Are there any docs about the beam_size, max_activity, etc anywhere?

Hi docBliny,
I found this in the documentation.
But the parameters are not explained there.

Thanks atomix,

Yeah, I saw those but without some explanation it’s really hard to even try to Google what those settings do and how/if they might help.

//TB

What hardware do you use btw?? I am using orange Pi Lite with onboard mic and surprisingly works better than my earlier setup having Raspberry pi 3B+ with USB mic. With usb mic, I faced the problem of On/Off mixing a lot. But with OPI lite it works pretty well most of the time and has a great range too.

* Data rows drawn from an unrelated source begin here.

$ cat config.mk
export PLATFORM = sky130hd
export DESIGN_NAME = joint_window_median_filter
export DESIGN_NICKNAME = d
export VERILOG_FILES = /design/src/design/jwmf_pkg.sv /design/src/design/joint_window_median_filter.sv /design/src/design/jwmf_sorter.sv /design/src/design/jwmf_dp.sv /design/src/design/jwmf_ctrl.sv
export SDC_FILE = /design/constraint.sdc
export NUM_CORES = 2
export LEC_CHECK = 0
export BUFFER_PORTS_ARGS = -buffer_cell sky130_fd_sc_hd__clkbuf_2
export CAP_MARGIN = 30
export CORE_UTILIZATION = 63
export DETAILED_ROUTE_END_ITERATION = 10
export PLACE_DENSITY = 0.79
export SYNTH_ARGS = -nofsm -noshare
export SYNTH_HDL_FRONTEND = slang
export SYNTH_SLANG_ARGS = --single-unit
$ cat constraint.sdc
create_clock -name i_clk -period 6.5 [get_ports i_clk]
set_clock_uncertainty 0.2 [all_clocks]
set_input_delay 0.325 -clock i_clk [delete_from_list [all_inputs] [get_ports i_clk]]
set_output_delay 0.325 -clock i_clk [all_outputs]
set_load 0.01 [all_outputs]
$ cat src/design/jwmf_pkg.sv
// Shared constants, FSM state type and controller/datapath interface structs.
`default_nettype none

package jwmf_pkg;

    // Default sizes
    localparam int JOINTS_DEF     = 8;
    localparam int WINDOW_DEF     = 8;
    localparam int COORD_BITS_DEF = 16;

    // Fixed port field widths
    localparam int JOINT_BITS = 3;
    localparam int IN_BITS    = 16;
    localparam int OUT_BITS   = 16;

    // Controller states
    typedef enum logic [2:0] {
        S_CLEAR,
        S_IDLE,
        S_WRITE,
        S_READ,
        S_DRAIN,
        S_DONE
    } t_state;

    // Commands from controller to datapath
    typedef struct packed {
        logic clr;    // zero one history entry, advance clear address
        logic load;   // capture request fields, empty the sorters
        logic write;  // store sample at joint's head if it is present
        logic rd;     // read one ring entry, advance read index
        logic fin;    // load the result registers
    } t_cmd;

    // Status from datapath to controller
    typedef struct packed {
        logic clr_last;  // clear address at last entry
        logic rd_last;   // read index at last ring slot
        logic in_range;  // captured joint number is below JOINTS
    } t_stat;

endpackage

`default_nettype wire

$ cat src/design/joint_window_median_filter.sv
// Top level of the per-joint sliding-window median filter.
//
//  channel  direction  handshake           payload
//  request  in         i_valid / o_ready   i_joint, i_sample_x, i_sample_y, i_sample_z
//  result   out        o_valid / i_ready   o_median_x, o_median_y, o_median_z
//
// A request goes from accept through a write state, a read of each ring
// slot from the single-port history memory, a drain state for the
// registered read and a result state to the next accept. A joint number
// not below JOINTS skips the read and drain states. After reset a clearing
// pass zeroes the history memory; o_ready stays low.
// A new request is taken while a result waits; a full result stage holds
// the next result in its last cycle.
`default_nettype none

module joint_window_median_filter #(
    parameter int JOINTS     = jwmf_pkg::JOINTS_DEF,
    parameter int WINDOW     = jwmf_pkg::WINDOW_DEF,
    parameter int COORD_BITS = jwmf_pkg::COORD_BITS_DEF
) (
    input  wire logic                            i_clk,
    input  wire logic                            i_rst_n,
    input  wire logic                            i_valid,
    output logic                                 o_ready,
    input  wire logic [jwmf_pkg::JOINT_BITS-1:0] i_joint,
    input  wire logic [jwmf_pkg::IN_BITS-1:0]    i_sample_x,
    input  wire logic [jwmf_pkg::IN_BITS-1:0]    i_sample_y,
    input  wire logic [jwmf_pkg::IN_BITS-1:0]    i_sample_z,
    output logic                                 o_valid,
    input  wire logic                            i_ready,
    output logic      [jwmf_pkg::OUT_BITS-1:0]   o_median_x,
    output logic      [jwmf_pkg::OUT_BITS-1:0]   o_median_y,
    output logic      [jwmf_pkg::OUT_BITS-1:0]   o_median_z
);
    import jwmf_pkg::*;

    t_cmd  cmd;
    t_stat stat;

    jwmf_ctrl u_ctrl (
        .i_clk   (i_clk),
        .i_rst_n (i_rst_n),
        .i_valid (i_valid),
        .o_ready (o_ready),
        .o_valid (o_valid),
        .i_ready (i_ready),
        .o_cmd   (cmd),
        .i_stat  (stat)
    );

    jwmf_dp #(
        .JOINTS     (JOINTS),
        .WINDOW     (WINDOW),
        .COORD_BITS (COORD_BITS)
    ) u_dp (
        .i_clk      (i_clk),
        .i_rst_n    (i_rst_n),
        .i_cmd      (cmd),
        .o_stat     (stat),
        .i_joint    (i_joint),
        .i_sample_x (i_sample_x),
        .i_sample_y (i_sample_y),
        .i_sample_z (i_sample_z),
        .o_median_x (o_median_x),
        .o_median_y (o_median_y),
        .o_median_z (o_median_z)
    );

endmodule

`default_nettype wire

$ cat src/design/jwmf_sorter.sv
// Insertion sorter for one coordinate: keeps nonzero values in ascending order.
`default_nettype none

module jwmf_sorter #(
    parameter int WINDOW     = jwmf_pkg::WINDOW_DEF,
    parameter int COORD_BITS = jwmf_pkg::COORD_BITS_DEF
) (
    input  wire logic                  i_clk,
    input  wire logic                  i_rst_n,
    input  wire logic                  i_clr,
    input  wire logic                  i_ins,
    input  wire logic [COORD_BITS-1:0] i_din,
    output logic      [COORD_BITS-1:0] o_median
);
    import jwmf_pkg::*;

    localparam int WW = (WINDOW > 1) ? $clog2(WINDOW) : 1;
    localparam int CW = $clog2(WINDOW + 1);

    logic [WINDOW-1:0][COORD_BITS-1:0] r_slot;
    logic [WINDOW-1:0][COORD_BITS-1:0] n_slot;
    logic [CW-1:0]                     r_cnt;
    logic [CW-1:0]                     n_cnt;
    logic [WINDOW-1:0]                 gt;
    logic                              do_ins;
    logic [CW-1:0]                     half;

    // Zero entries are never counted
    assign do_ins = i_ins && (i_din != '0);

    // Each slot either keeps, takes the new value, or shifts up from below
    for (genvar j = 0; j < WINDOW; j++) begin : g_slot
        logic [COORD_BITS-1:0] prev;
        logic                  first;
        if (j == 0) begin : g_lo
            assign prev  = i_din;
            assign first = 1'b1;
        end else begin : g_hi
            assign prev  = r_slot[j-1];
            assign first = !gt[j-1];
        end
        assign gt[j]     = (CW'(j) < r_cnt) && (i_din < r_slot[j]);
        assign n_slot[j] = !do_ins          ? r_slot[j] :
                           gt[j]            ? (first ? i_din : prev) :
                           (CW'(j) == r_cnt) ? (first ? i_din : prev) : r_slot[j];
    end

    // Fill count
    always_comb begin
        n_cnt = r_cnt;
        if (i_clr) begin
            n_cnt = '0;
        end else if (do_ins) begin
            n_cnt = r_cnt + 1'b1;
        end
    end

    always_ff @(posedge i_clk) begin
        if (!i_rst_n) begin
            r_cnt <= '0;
        end else begin
            r_cnt <= n_cnt;
        end
    end

    always_ff @(posedge i_clk) begin
        r_slot <= n_slot;
    end

    // Upper median: rank count/2 from the bottom
    assign half     = r_cnt >> 1;
    assign o_median = (r_cnt == '0) ? '0 : r_slot[half[WW-1:0]];

    // Count never exceeds the window
    a_cnt_bound: assert property (@(posedge i_clk) disable iff (!i_rst_n)
        32'(r_cnt) <= WINDOW)
        else $error("sorter count beyond window");

    // Each nonzero insert grows the count by one
    a_cnt_step: assert property (@(posedge i_clk) disable iff (!i_rst_n)
        (do_ins && !i_clr) |=> (r_cnt == CW'($past(r_cnt) + 1'b1)))
        else $error("sorter count did not advance on insert");

endmodule

`default_nettype wire

$ cat src/design/jwmf_dp.sv
// Datapath: history memory, write heads, ring readout and three sorters.
`default_nettype none

module jwmf_dp #(
    parameter int JOINTS     = jwmf_pkg::JOINTS_DEF,
    parameter int WINDOW     = jwmf_pkg::WINDOW_DEF,
    parameter int COORD_BITS = jwmf_pkg::COORD_BITS_DEF
) (
    input  wire logic                              i_clk,
    input  wire logic                              i_rst_n,
    input  wire jwmf_pkg::t_cmd                    i_cmd,
    output jwmf_pkg::t_stat                        o_stat,
    input  wire logic [jwmf_pkg::JOINT_BITS-1:0]   i_joint,
    input  wire logic [jwmf_pkg::IN_BITS-1:0]      i_sample_x,
    input  wire logic [jwmf_pkg::IN_BITS-1:0]      i_sample_y,
    input  wire logic [jwmf_pkg::IN_BITS-1:0]      i_sample_z,
    output logic      [jwmf_pkg::OUT_BITS-1:0]     o_median_x,
    output logic      [jwmf_pkg::OUT_BITS-1:0]     o_median_y,
    output logic      [jwmf_pkg::OUT_BITS-1:0]     o_median_z
);
    import jwmf_pkg::*;

    localparam int CB    = COORD_BITS;
    localparam int DEPTH = JOINTS * WINDOW;
    localparam int AW    = (DEPTH > 1) ? $clog2(DEPTH) : 1;
    localparam int JW    = (JOINTS > 1) ? $clog2(JOINTS) : 1;
    localparam int WW    = (WINDOW > 1) ? $clog2(WINDOW) : 1;
    localparam int JXW   = (JW > JOINT_BITS) ? JW : JOINT_BITS;

    logic [JOINT_BITS-1:0] r_joint;
    logic [CB-1:0]         r_x, r_y, r_z;
    logic [WW-1:0]         r_head [JOINTS];
    logic [AW-1:0]         r_clr_addr;
    logic [WW-1:0]         r_rd_idx;
    logic                  r_rd_vld;
    logic [3*CB-1:0]       r_rdata;
    logic [3*CB-1:0]       r_mem [DEPTH];
    logic [OUT_BITS-1:0]   r_med_x, r_med_y, r_med_z;

    logic [JXW-1:0]  joint_ext;
    logic [JW-1:0]   jidx;
    logic            in_range;
    logic            hit;
    logic [WW-1:0]   head_cur;
    logic [WW-1:0]   n_head;
    logic [AW-1:0]   base;
    logic            mem_we;
    logic [AW-1:0]   mem_waddr;
    logic [3*CB-1:0] mem_wdata;
    logic [AW-1:0]   rd_addr;
    logic [CB-1:0]   med_x, med_y, med_z;

    // Joint decode
    assign joint_ext = JXW'(r_joint);
    assign jidx      = joint_ext[JW-1:0];
    assign in_range  = (32'(r_joint) < 32'(JOINTS));
    assign hit       = in_range && (r_x != '0);
    assign head_cur  = r_head[jidx];
    assign n_head    = (32'(head_cur) == WINDOW - 1) ? '0 : head_cur + 1'b1;
    assign base      = AW'(jidx) * AW'(WINDOW);

    // Memory write port: clearing pass or sample store
    assign mem_we    = i_cmd.clr || (i_cmd.write && hit);
    assign mem_waddr = i_cmd.clr ? r_clr_addr : base + AW'(head_cur);
    assign mem_wdata = i_cmd.clr ? '0 : {r_z, r_y, r_x};
    assign rd_addr   = base + AW'(r_rd_idx);

    always_ff @(posedge i_clk) begin
        if (mem_we) begin
            r_mem[mem_waddr] <= mem_wdata;
        end
        if (i_cmd.rd) begin
            r_rdata <= r_mem[rd_addr];
        end
    end

    // Request capture, masked to coordinate width
    always_ff @(posedge i_clk) begin
        if (i_cmd.load) begin
            r_joint <= i_joint;
            r_x     <= CB'(i_sample_x);
            r_y     <= CB'(i_sample_y);
            r_z     <= CB'(i_sample_z);
        end
    end

    // Write heads, clear address, read index, read-data valid
    always_ff @(posedge i_clk) begin
        if (!i_rst_n) begin
            for (int i = 0; i < JOINTS; i++) begin
                r_head[i] <= '0;
            end
            r_clr_addr <= '0;
            r_rd_idx   <= '0;
            r_rd_vld   <= 1'b0;
        end else begin
            if (i_cmd.write && hit) begin
                r_head[jidx] <= n_head;
            end
            if (i_cmd.clr) begin
                r_clr_addr <= r_clr_addr + 1'b1;
            end
            if (i_cmd.load) begin
                r_rd_idx <= '0;
            end else if (i_cmd.rd) begin
                r_rd_idx <= r_rd_idx + 1'b1;
            end
            r_rd_vld <= i_cmd.rd;
        end
    end

    // One sorter per coordinate
    jwmf_sorter #(.WINDOW(WINDOW), .COORD_BITS(CB)) u_sort_x (
        .i_clk    (i_clk),
        .i_rst_n  (i_rst_n),
        .i_clr    (i_cmd.load),
        .i_ins    (r_rd_vld),
        .i_din    (r_rdata[CB-1:0]),
        .o_median (med_x)
    );

    jwmf_sorter #(.WINDOW(WINDOW), .COORD_BITS(CB)) u_sort_y (
        .i_clk    (i_clk),
        .i_rst_n  (i_rst_n),
        .i_clr    (i_cmd.load),
        .i_ins    (r_rd_vld),
        .i_din    (r_rdata[2*CB-1:CB]),
        .o_median (med_y)
    );

    jwmf_sorter #(.WINDOW(WINDOW), .COORD_BITS(CB)) u_sort_z (
        .i_clk    (i_clk),
        .i_rst_n  (i_rst_n),
        .i_clr    (i_cmd.load),
        .i_ins    (r_rd_vld),
        .i_din    (r_rdata[3*CB-1:2*CB]),
        .o_median (med_z)
    );

    // Result registers; unknown joint gives zeros
    always_ff @(posedge i_clk) begin
        if (i_cmd.fin) begin
            r_med_x <= in_range ? OUT_BITS'(med_x) : '0;
            r_med_y <= in_range ? OUT_BITS'(med_y) : '0;
            r_med_z <= in_range ? OUT_BITS'(med_z) : '0;
        end
    end

    assign o_median_x = r_med_x;
    assign o_median_y = r_med_y;
    assign o_median_z = r_med_z;

    // Status
    assign o_stat.clr_last = (r_clr_addr == AW'(DEPTH - 1));
    assign o_stat.rd_last  = (32'(r_rd_idx) == WINDOW - 1);
    assign o_stat.in_range = in_range;

endmodule

`default_nettype wire

$ cat src/design/jwmf_ctrl.sv
// Controller FSM: clearing pass, request sequencing and result handoff.
`default_nettype none

module jwmf_ctrl (
    input  wire logic            i_clk,
    input  wire logic            i_rst_n,
    input  wire logic            i_valid,
    output logic                 o_ready,
    output logic                 o_valid,
    input  wire logic            i_ready,
    output jwmf_pkg::t_cmd       o_cmd,
    input  wire jwmf_pkg::t_stat i_stat
);
    import jwmf_pkg::*;

    t_state r_state;
    t_state n_state;
    logic   r_o_valid;
    logic   out_free;

    // Result register can take a new value
    assign out_free = !r_o_valid || i_ready;

    // Next state
    always_comb begin
        n_state = r_state;
        case (r_state)
            S_CLEAR: if (i_stat.clr_last) n_state = S_IDLE;
            S_IDLE:  if (i_valid)         n_state = S_WRITE;
            S_WRITE: n_state = i_stat.in_range ? S_READ : S_DONE;
            S_READ:  if (i_stat.rd_last)  n_state = S_DRAIN;
            S_DRAIN: n_state = S_DONE;
            S_DONE:  if (out_free)        n_state = S_IDLE;
            default: n_state = S_CLEAR;
        endcase
    end

    // Outputs
    always_comb begin
        o_cmd   = '0;
        o_ready = 1'b0;
        case (r_state)
            S_CLEAR: o_cmd.clr = 1'b1;
            S_IDLE: begin
                o_ready    = 1'b1;
                o_cmd.load = i_valid;
            end
            S_WRITE: o_cmd.write = 1'b1;
            S_READ:  o_cmd.rd    = 1'b1;
            S_DRAIN: o_cmd       = '0;
            S_DONE:  o_cmd.fin   = out_free;
            default: o_cmd       = '0;
        endcase
    end

    always_ff @(posedge i_clk) begin
        if (!i_rst_n) begin
            r_state   <= S_CLEAR;
            r_o_valid <= 1'b0;
        end else begin
            r_state <= n_state;
            if (o_cmd.fin) begin
                r_o_valid <= 1'b1;
            end else if (i_ready) begin
                r_o_valid <= 1'b0;
            end
        end
    end

    assign o_valid = r_o_valid;

    // A pending result is never overwritten
    a_no_overwrite: assert property (@(posedge i_clk) disable iff (!i_rst_n)
        o_cmd.fin |-> (!r_o_valid || i_ready))
        else $error("result overwritten while still pending");

    // A blocked result stays in DONE
    a_done_hold: assert property (@(posedge i_clk) disable iff (!i_rst_n)
        (r_state == S_DONE && r_o_valid && !i_ready) |=> (r_state == S_DONE))
        else $error("left DONE while output blocked");

endmodule

`default_nettype wire
==> results by group <==
Run status
  • Status: finished clean

Power and ir drop
  • Psw: 9.24 mW
  • Sw Share: 19.7%
  • Comb pwr share: less than 1%
  • Sequential share of power: 54.8%
  • Clock power frac: 44.4%
  • Int Pwr: 37.6 mW
  • Max IR drop VDD: 0.341 mV
  • Pwr dens: between 200 and 300 nW/um^2
  • Lkg Pwr: 55.0 nW

Critical path
  • CP Max Fanout: 27
  • Worst path slowest cell: nor2_4
  • WP data arrival: between 4 and 5 ns
  • Kind of cell adding the most delay to the critical path: simple AND/OR/NAND/NOR gates
  • Startpoint Class: register
  • Worst setup path end: u_dp.r_mem[16][17]
  • WP data required: 6.90 ns
  • Critical path capture point type: register
  • CP bufs+invs: 1
  • RR Endpoint: u_dp.r_mem[16][17]
  • Flop2flop setup slack: around 1.9 ns
  • Critical-path cell list: mux4_2 -> mux2i_1 -> nand2_1 -> o21a_1 -> or3b_1 -> nor2_4 -> buf_4
  • Crit path kind: register to register
  • Slowest stage delay, CP: 0.77 ns
  • Worst Reg-to-Reg Cells: 7
  • Number of cells on the critical path: 7

CTS
  • Post CTS Setup Buffer Count: 0
  • Root Buffer: clkbuf_16
  • Cts bufs inserted: 370
  • Clk sinks: 3656
  • Clock latency on the worst-skew pair: 1.01 ns
  • Longest Clk Path Bufs: 4
  • TritonCTS clock tree: yes
  • H-tree depth: 5
  • Clk slew on worst S/H paths: approximately 0.06 ns

Route
  • Iteration-0 DRC Markers: 12.3k
  • Total number of vias: 84.5k
  • ANT nets after route: 0
  • Post-Route WL: 422000 um
  • Vias per Instance: 7.11
  • Post-route DRC violation count: 0
  • Pre-antenna DRT Iters: 8
  • WL/cell: 35.5 um

Logic synthesis
  • Mapped Area: ~150000 um^2
  • Post-synthesis simple-gate area fraction: 2.37%
  • Seq/Total Area, Yosys: a little under three quarters
  • Post-Syn Nets: between 8k and 9k
  • Post-synthesis adder-cell area fraction: around 3.1%
  • Post-synth EDFFs: 3627
  • Synth Area in Compound Gates: about 3.5%
  • Yosys reg bits: ~3.7k
  • Synth unique cells: 64
  • Cells after Synth: 7892
  • Mux contribution to synthesized area: around 17%
  • Largest family of logic cells by synthesized area: multiplexers
  • Mapped Avg Cell Area: between 15 and 20 um^2
  • Yosys warns: 0
  • Primary FF master, synth: edfxtp_1
  • Synth Area in XOR/XNOR: less than 1%
  • Post-synth ARST share: 0%

Final layout
  • Core Util, Final: 71.4%
  • Reg area: 110000 um^2
  • Multi-input gate area: 40300 um^2
  • Nets: around 8.8k
  • Ratio of cells with drive above 1 in the final layout: 25.1%
  • Area growth syn-to-layout: 12.7%
  • Filler cells: 13.6k

Die
  • Die Span X: 494 um
  • Row count: 180
  • Core area: 240000 um^2
  • Die area: 244000 um^2
  • Initial Util: 63.3%
  • Die H: slightly below 500 um
  • Num ports: around 110

Timing
  • # setup viols final: 0
  • Fin crit share: 70.0%
  • Hold WS: ~0.0073 ns
  • Fmax: 0.220 GHz
  • Worst relative slew slack: a little over a fifth
  • Min Tclk post-route: 4.55 ns
  • Hold Violations, Final: 0
  • RSZ-0062 raised after global routing: no
  • Final count of pins violating max slew: 0
  • Worst slew pin tran: 1.14 ns
  • Final TNS setup: 0 ns
  • Setup ws final: 1.95 ns

Global route
  • Antenna violations before repair: 31
  • Overflow after GRT: 0
  • Pin count of the biggest net entering global routing: 88
  • First-pass GRT wire length: 597000 um
  • Vias in the first global route: 84.6k
  • All-Layer GR Usage: approximately a third

Worst hold path
  • Hold Crit Class: primary input to register
  • Hold Startpoint: i_joint[2]

Placed design
  • DP HPWL: 243000 um
  • Port buffer count: 104
  • Placement Setup Slack: 1.90 ns
  • Final GP Congestion: 0.897

Job
  • Max cap viols: 0
kinds of logic (layout without fill, tap and decap cells):
logic type,count (synthesis),in the layout
flip-flops,3656,3656
multiplexers,1536,1536
AO/OA/AOI/OAI,823,823
buffers and inverters,757,1549
AND/OR/NAND/NOR,733,733
adder cells (fa/ha/maj),374,374
XOR/XNOR,13,13
other,0,10
stage by stage:
stage / area, um^2 / std cells / power (mW)
4_1_cts: 171000 / 11900 / 46.9
5_1_grt: 171000 / 11900 / 47.7
2_1_floorplan: 152000 / 7892 / 26.3
3_3_place_gp: 158000 / 11100 / 26.5
6_report: 171000 / 11900 / 46.8
3_5_place_dp: 159000 / 11100 / 26.5
registers in the layout (all words and copies together) (netlist names), 24 cells and up, named ones only:
signal	cells
u_dp.r_mem	3072
u_dp.r_head	24
u_dp.u_sort_z.g_slot.prev	112
u_dp.u_sort_x.g_slot.prev	112
u_dp.u_sort_y.g_slot.prev	112
u_dp.r_rdata	48
worst reg2reg max path, stage by stage, from the launching register on:
cell     delay (ns)
dfxtp_1        0.53
mux4_2         0.55
mux2i_1        0.35
nand2_1        0.19
o21a_1         0.28
or3b_1         0.61
nor2_4         0.78
buf_4          0.67
what timing repair did:
action | in CTS | in global routing
gates resized for setup | 0 | 0
hold buffers | 101 | 0
hold endpoints to repair | 98 | 0
power groups by stage:
stage	sequential, mW	clock, mW	combinational, mW
floorplan	26.2	0	0.133
finish	25.7	20.8	0.374
detailed placement	26.2	0	0.305
CTS	25.7	20.8	0.356
global placement	26.2	0	0.295
global route	25.7	21.6	0.381
metal layers:
metal | track usage (%) | vias up | share of wire (%)
met1 | 45.1 | 43000 | 34
met3 | 10.5 | 1345 | 13
li1 | - | 33300 | -
met4 | 17.1 | 34 | 5.4
met2 | 54.1 | 6866 | 47
met5 | 0 | - | 0.056
cell usage in the layout (no fill, tap or decap), drive strengths merged, types with 10 or more instances in the layout:
cell	count
edfxtp	3627
mux4	792
clkbuf	564
inv	397
mux2i	395
ha	374
mux2	349
buf	305
nand2	243
o21ai	206
nor2	168
o22ai	162
a21oi	150
clkinv	138
dlygate4sd3	101
nor2b	72
a221oi	61
a21o	49
or4	39
a211oi	39
nand4	38
nand3	38
bufinv	33
a22oi	31
and3	29
dfxtp	29
nand2b	25
o211ai	25
o21a	23
nor4	22
a2111oi	18
nor3	14
and4	13
and2	11
nand3b	11
xnor2	11
clkinvlp	11
diode	10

I haven’t tried a mic array yet but I think that should produce even better results in getting words right.

I’m using Raspberry Pi 3b+s with ReSpeaker Mic Array v2.0s.

Hm, thats good enough. Maybe Snips needs some more time before its speech recognition becomes as good as alexa / google

Which firmware do you have on you mic array? For me I had to install the one channel 6.02dB gain firmware for it to work best.
Johannes

As a workaround I did this and is working wonders for me now. Thanks to you, you made me think about this in the first place.
I edited the file
sudo nano /usr/share/snips/assistant/custom_asr/config.json
In this file, go to this part

    "endpointingRules": {
        "rule3": {
            "maxRelativeCost": 8.0, 
            "minTrailingSilence": 1.0, 
            "minUtteranceLength": 0.0, 
            "mustContainNonsilence": true
        }, 
        "rule2": {
            "maxRelativeCost": 5.5, 
            "minTrailingSilence": 0.7, 
            "minUtteranceLength": 0.0, 
            "mustContainNonsilence": true
        }, 
        "rule1": {
            "maxRelativeCost": 10000000000.0, 
            "minTrailingSilence": 4.0, 
            "minUtteranceLength": 0.0, 
            "mustContainNonsilence": false
        }, 
        "rule5": {
            "maxRelativeCost": 10000000000.0, 
            "minTrailingSilence": 0.0, 
            "minUtteranceLength": 10.0, 
            "mustContainNonsilence": false
        }, 
        "rule4": {
            "maxRelativeCost": 2.5, 
            "minTrailingSilence": 0.5, 
            "minUtteranceLength": 0.0, 
            "mustContainNonsilence": true
        }

Edit the line in rule 2 and rule 4 to make it

"minTrailingSilence": 2.0, 

Save and reboot.
Now snips will listen a bit longer before ending capturing speech.
So now I can say Turn Off and stress Off a bit and then say fan.
Incresing the above time to 2s practically allows to say your words clearly by stressing a bit.
Without doing above modification, if I stress on the word turn off and then say fan after a bit of pause, snips only captured turn off.
But now Snips can clearly hear me saying On/ Off along with the part that follows.